Maximum standing crop or total biomass of sago < 200 g/m2 dry weight might indicate the presence of several factors that limit growth (Appendix A). However, reproductive strategy may also be important in this regard--of 11 sago-dominated European wetlands studied by Van Wijk (1988), the 5 with the highest peak biomass had sago populations that exhibited a perennial life cycle, with both vegetative parts and propagules surviving winter and contributing to biomass production over a relatively long growing season.

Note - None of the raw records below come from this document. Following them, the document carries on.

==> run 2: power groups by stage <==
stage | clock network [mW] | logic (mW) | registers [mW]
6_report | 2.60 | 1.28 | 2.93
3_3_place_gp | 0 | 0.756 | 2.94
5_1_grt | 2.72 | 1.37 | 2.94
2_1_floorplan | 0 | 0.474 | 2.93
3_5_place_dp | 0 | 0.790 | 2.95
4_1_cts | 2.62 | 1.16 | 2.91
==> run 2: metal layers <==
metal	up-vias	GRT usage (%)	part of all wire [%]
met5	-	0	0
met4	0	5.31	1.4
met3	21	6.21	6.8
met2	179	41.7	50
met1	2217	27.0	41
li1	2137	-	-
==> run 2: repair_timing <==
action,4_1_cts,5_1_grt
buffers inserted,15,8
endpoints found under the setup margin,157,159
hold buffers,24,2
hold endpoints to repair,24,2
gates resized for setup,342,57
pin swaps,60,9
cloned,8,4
$ cat src/rtl/lsu_bus_ctrl_pkg.sv
// Shared constants for the load/store bus controller: FSM encodings, fault codes,
// RISC-V load/store funct3 values and the latched-op payload.
package lsu_bus_ctrl_pkg;

  localparam logic [1:0] LSU_ST_IDLE = 2'd0;
  localparam logic [1:0] LSU_ST_REQ  = 2'd1;
  localparam logic [1:0] LSU_ST_WAIT = 2'd2;
  localparam logic [1:0] LSU_ST_RESP = 2'd3;

  localparam logic [1:0] LSU_ERR_OK       = 2'b00;
  localparam logic [1:0] LSU_ERR_MISALIGN = 2'b01;
  localparam logic [1:0] LSU_ERR_BUS      = 2'b10;
  localparam logic [1:0] LSU_ERR_TIMEOUT  = 2'b11;

  localparam logic [2:0] INST_LB  = 3'b000;
  localparam logic [2:0] INST_LH  = 3'b001;
  localparam logic [2:0] INST_LW  = 3'b010;
  localparam logic [2:0] INST_LD  = 3'b011;
  localparam logic [2:0] INST_LBU = 3'b100;
  localparam logic [2:0] INST_LHU = 3'b101;
  localparam logic [2:0] INST_LWU = 3'b110;
  localparam logic [2:0] INST_SB  = 3'b000;
  localparam logic [2:0] INST_SH  = 3'b001;
  localparam logic [2:0] INST_SW  = 3'b010;
  localparam logic [2:0] INST_SD  = 3'b011;

  typedef struct packed {
    logic       store;
    logic [2:0] funct3;
  } lsu_op_t;

endpackage
[config.mk]
export PLATFORM = sky130hd
export DESIGN_NAME = uart_tx_buffered
export DESIGN_NICKNAME = d
export VERILOG_FILES = /design/src/rtl/uart_tx_buffered.sv
export SDC_FILE = /design/constraint.sdc
export NUM_CORES = 1
export LEC_CHECK = 0
export CAP_MARGIN = 20
export CELL_PAD_IN_SITES_DETAIL_PLACEMENT = 0
export CELL_PAD_IN_SITES_GLOBAL_PLACEMENT = 1
export CORE_MARGIN = 1
export CORE_UTILIZATION = 50
export CTS_BUF_LIST = sky130_fd_sc_hd__clkbuf_8
export CTS_CLUSTER_DIAMETER = 150
export CTS_CLUSTER_SIZE = 8
export DETAILED_ROUTE_END_ITERATION = 12
export PLACE_DENSITY = 0.74
export SETUP_SLACK_MARGIN = 0.1
export SLEW_MARGIN = 10
export SYNTH_ARGS = -nofsm -noshare
export SYNTH_HDL_FRONTEND = slang
export SYNTH_SLANG_ARGS = --single-unit
[constraint.sdc]
create_clock -name clk_10M -period 4.78 [get_ports clk_10M]
set_input_delay 0.956 -clock clk_10M [delete_from_list [all_inputs] [get_ports clk_10M]]
set_output_delay 0.956 -clock clk_10M [all_outputs]
set_load 0.1 [all_outputs]
[src/rtl/uart_tx_buffered.sv]
// uart_tx_buffered: buffered 8N1 UART transmitter in the clk_10M domain.
// Producers push bytes into a small FIFO over valid/ready.
// A baud-timed shift FSM drains the FIFO onto txd, LSB first.
// Optional feature: define UART_TX_PARITY_EN to insert an even-parity bit (8E1).
module uart_tx_buffered #(
  parameter int CLK_FREQ   = 10000000,
  parameter int BAUD       = 9600,
  parameter int FIFO_DEPTH = 16
) (
  input  logic                          clk_10M,
  input  logic                          reset_of_clk10M,
  input  logic [7:0]                    wr_data,
  input  logic                          wr_valid,
  output logic                          wr_ready,
  output logic                          txd,
  output logic                          busy,
  output logic [$clog2(FIFO_DEPTH):0]   fifo_count
);

  // Bit period in clock cycles, rounded to nearest.
  localparam int DIV   = (CLK_FREQ + BAUD / 2) / BAUD;
  localparam int CW    = (DIV > 1) ? $clog2(DIV) : 1;
  localparam int AW    = $clog2(FIFO_DEPTH);
  localparam int CNT_W = AW + 1;

  localparam logic [CW-1:0]    BAUD_LAST  = CW'(DIV - 1);
  localparam logic [CNT_W-1:0] COUNT_FULL = CNT_W'(FIFO_DEPTH);

`ifdef UART_TX_PARITY_EN
  typedef enum logic [2:0] {IDLE, START, DATA, PARITY, STOP} state_t;
`else
  typedef enum logic [1:0] {IDLE, START, DATA, STOP} state_t;
`endif

  logic [7:0]    mem [FIFO_DEPTH];
  logic [AW-1:0] wr_ptr;
  logic [AW-1:0] rd_ptr;
  logic [7:0]    head;

  state_t        state;
  logic [CW-1:0] baud_cnt;
  logic [2:0]    bit_idx;
  logic [7:0]    shreg;

  logic push;
  logic pop;
  logic baud_end;

  assign wr_ready = (fifo_count != COUNT_FULL);
  assign push     = wr_valid && wr_ready;
  assign baud_end = (baud_cnt == BAUD_LAST);
  assign head     = mem[rd_ptr];
  // A pop only ever happens when the FSM is ready to start a frame and data is queued.
  assign pop      = (fifo_count != '0) &&
                    ((state == IDLE) || ((state == STOP) && baud_end));
  assign busy     = (state != IDLE) || (fifo_count != '0);

  // FIFO storage; contents need no reset because the pointers define validity.
  always_ff @(posedge clk_10M) begin
    if (push) mem[wr_ptr] <= wr_data;
  end

  // FIFO pointers and occupancy; push and pop on the same edge leave the count unchanged.
  always_ff @(posedge clk_10M or posedge reset_of_clk10M) begin
    if (reset_of_clk10M) begin
      wr_ptr     <= '0;
      rd_ptr     <= '0;
      fifo_count <= '0;
    end else begin
      if (push) wr_ptr <= wr_ptr + AW'(1);
      if (pop)  rd_ptr <= rd_ptr + AW'(1);
      case ({push, pop})
        2'b10:   fifo_count <= fifo_count + CNT_W'(1);
        2'b01:   fifo_count <= fifo_count - CNT_W'(1);
        default: fifo_count <= fifo_count;
      endcase
    end
  end

  // Frame FSM: drives the registered txd line and chains frames back-to-back from STOP.
  always_ff @(posedge clk_10M or posedge reset_of_clk10M) begin
    if (reset_of_clk10M) begin
      state    <= IDLE;
      txd      <= 1'b1;
      baud_cnt <= '0;
      bit_idx  <= '0;
      shreg    <= '0;
    end else begin
      case (state)
        IDLE: begin
          txd      <= 1'b1;
          baud_cnt <= '0;
          if (pop) begin
            shreg <= head;
            txd   <= 1'b0;
            state <= START;
          end
        end

        START: begin
          if (baud_end) begin
            baud_cnt <= '0;
            txd      <= shreg[0];
            bit_idx  <= '0;
            state    <= DATA;
          end else begin
            baud_cnt <= baud_cnt + CW'(1);
          end
        end

        DATA: begin
          if (baud_end) begin
            baud_cnt <= '0;
            if (bit_idx == 3'd7) begin
`ifdef UART_TX_PARITY_EN
              txd   <= ^shreg;
              state <= PARITY;
`else
              txd   <= 1'b1;
              state <= STOP;
`endif
            end else begin
              txd     <= shreg[bit_idx + 3'd1];
              bit_idx <= bit_idx + 3'd1;
            end
          end else begin
            baud_cnt <= baud_cnt + CW'(1);
          end
        end

`ifdef UART_TX_PARITY_EN
        PARITY: begin
          if (baud_end) begin
            baud_cnt <= '0;
            txd      <= 1'b1;
            state    <= STOP;
          end else begin
            baud_cnt <= baud_cnt + CW'(1);
          end
        end
`endif

        STOP: begin
          if (baud_end) begin
            baud_cnt <= '0;
            if (pop) begin
              shreg <= head;
              txd   <= 1'b0;
              state <= START;
            end else begin
              txd   <= 1'b1;
              state <= IDLE;
            end
          end else begin
            baud_cnt <= baud_cnt + CW'(1);
          end
        end

        default: begin
          state    <= IDLE;
          txd      <= 1'b1;
          baud_cnt <= '0;
        end
      endcase
    end
  end

endmodule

Propagule densities and yields under various field conditions are shown in Table 2. Direct comparisons between studies are unwarranted because environmental conditions and genetic populations differ greatly. Comparisons within studies are also subject to some error, as where waterfowl exclosures result in greater organic matter inside because of reduced wave action. Nevertheless, likely factors resulting in high turion production are sparse carp and waterfowl populations, brackish or oligosaline water salinity, and maintenance of sufficient water depth during the growing season. These factors, as well as adequate protection from wave action, also seem to result in greater drupelet production.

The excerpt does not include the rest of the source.